#### [Supplied entries]

==> src/rtl/mem_port_arbiter.sv <==
// Shares one single-ported memory between instruction fetch and load/store ports.
// Round-robin tie-break, one outstanding read, read-response timeout with sticky error.
module mem_port_arbiter #(
  parameter int             AW       = 32,
  parameter int             DW       = 32,
  parameter int             TIMEOUT  = 16,
  parameter logic [DW-1:0]  ERR_DATA = 32'hDEAD_BEEF
) (
  input  logic          clk,
  input  logic          reset,
  input  logic          if_req,
  input  logic [AW-1:0] if_addr,
  output logic          if_gnt,
  output logic          if_rvalid,
  output logic [DW-1:0] if_rdata,
  input  logic          d_req,
  input  logic          d_we,
  input  logic [AW-1:0] d_addr,
  input  logic [DW-1:0] d_wdata,
  output logic          d_gnt,
  output logic          d_rvalid,
  output logic [DW-1:0] d_rdata,
  output logic          mem_valid,
  output logic          mem_we,
  output logic [AW-1:0] mem_addr,
  output logic [DW-1:0] mem_wdata,
  input  logic          mem_rvalid,
  input  logic [DW-1:0] mem_rdata,
  output logic          err
);

  localparam int            TW     = (TIMEOUT > 2) ? $clog2(TIMEOUT) : 1;
  localparam logic [TW-1:0] T_LAST = TW'(TIMEOUT - 1);

  typedef enum logic {IDLE, WAIT} state_t;

  state_t        state;
  logic          ptr;    // 1 = data port wins the next tie
  logic          owner;  // 1 = data port owns the outstanding read
  logic [TW-1:0] timer;
  logic          idle;
  logic          pick_d, pick_if;
  logic          rsp_fire;
  logic [DW-1:0] rsp_data;

  assign pick_d  = d_req  & (~if_req | ptr);
  assign pick_if = if_req & (~d_req  | ~ptr);

  // Grants are gated by reset so nothing reaches memory while reset is held.
  assign idle      = (state == IDLE) & ~reset;
  assign d_gnt     = idle & pick_d;
  assign if_gnt    = idle & pick_if;
  assign mem_valid = d_gnt | if_gnt;
  assign mem_we    = d_gnt & d_we;
  assign mem_addr  = d_gnt ? d_addr : if_addr;
  assign mem_wdata = d_wdata;

  // Real data wins over a timeout landing in the same cycle.
  assign rsp_fire = mem_rvalid | (timer == T_LAST);
  assign rsp_data = mem_rvalid ? mem_rdata : ERR_DATA;

  always_ff @(posedge clk or posedge reset) begin
    if (reset) begin
      state     <= IDLE;
      ptr       <= 1'b1;
      owner     <= 1'b0;
      timer     <= '0;
      err       <= 1'b0;
      if_rvalid <= 1'b0;
      d_rvalid  <= 1'b0;
      if_rdata  <= '0;
      d_rdata   <= '0;
    end else begin
      if_rvalid <= 1'b0;
      d_rvalid  <= 1'b0;
      case (state)
        IDLE: begin
          if (mem_rvalid) err <= 1'b1;
          if (mem_valid) begin
            ptr <= if_gnt;
            if (!mem_we) begin
              owner <= d_gnt;
              timer <= '0;
              state <= WAIT;
            end
          end
        end
        WAIT: begin
          timer <= timer + TW'(1);
          if (rsp_fire) begin
            if (!mem_rvalid) err <= 1'b1;
            if (owner) begin
              d_rdata  <= rsp_data;
              d_rvalid <= 1'b1;
            end else begin
              if_rdata  <= rsp_data;
              if_rvalid <= 1'b1;
            end
            state <= IDLE;
          end
        end
        default: state <= IDLE;
      endcase
    end
  end

endmodule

#### [Instructions to follow]
Filter the data above, keeping only lines that include the string "output".

#### [Problem solution]
  output logic          if_gnt,
  output logic          if_rvalid,
  output logic [DW-1:0] if_rdata,
  output logic          d_gnt,
  output logic          d_rvalid,
  output logic [DW-1:0] d_rdata,
  output logic          mem_valid,
  output logic          mem_we,
  output logic [AW-1:0] mem_addr,
  output logic [DW-1:0] mem_wdata,
  output logic          err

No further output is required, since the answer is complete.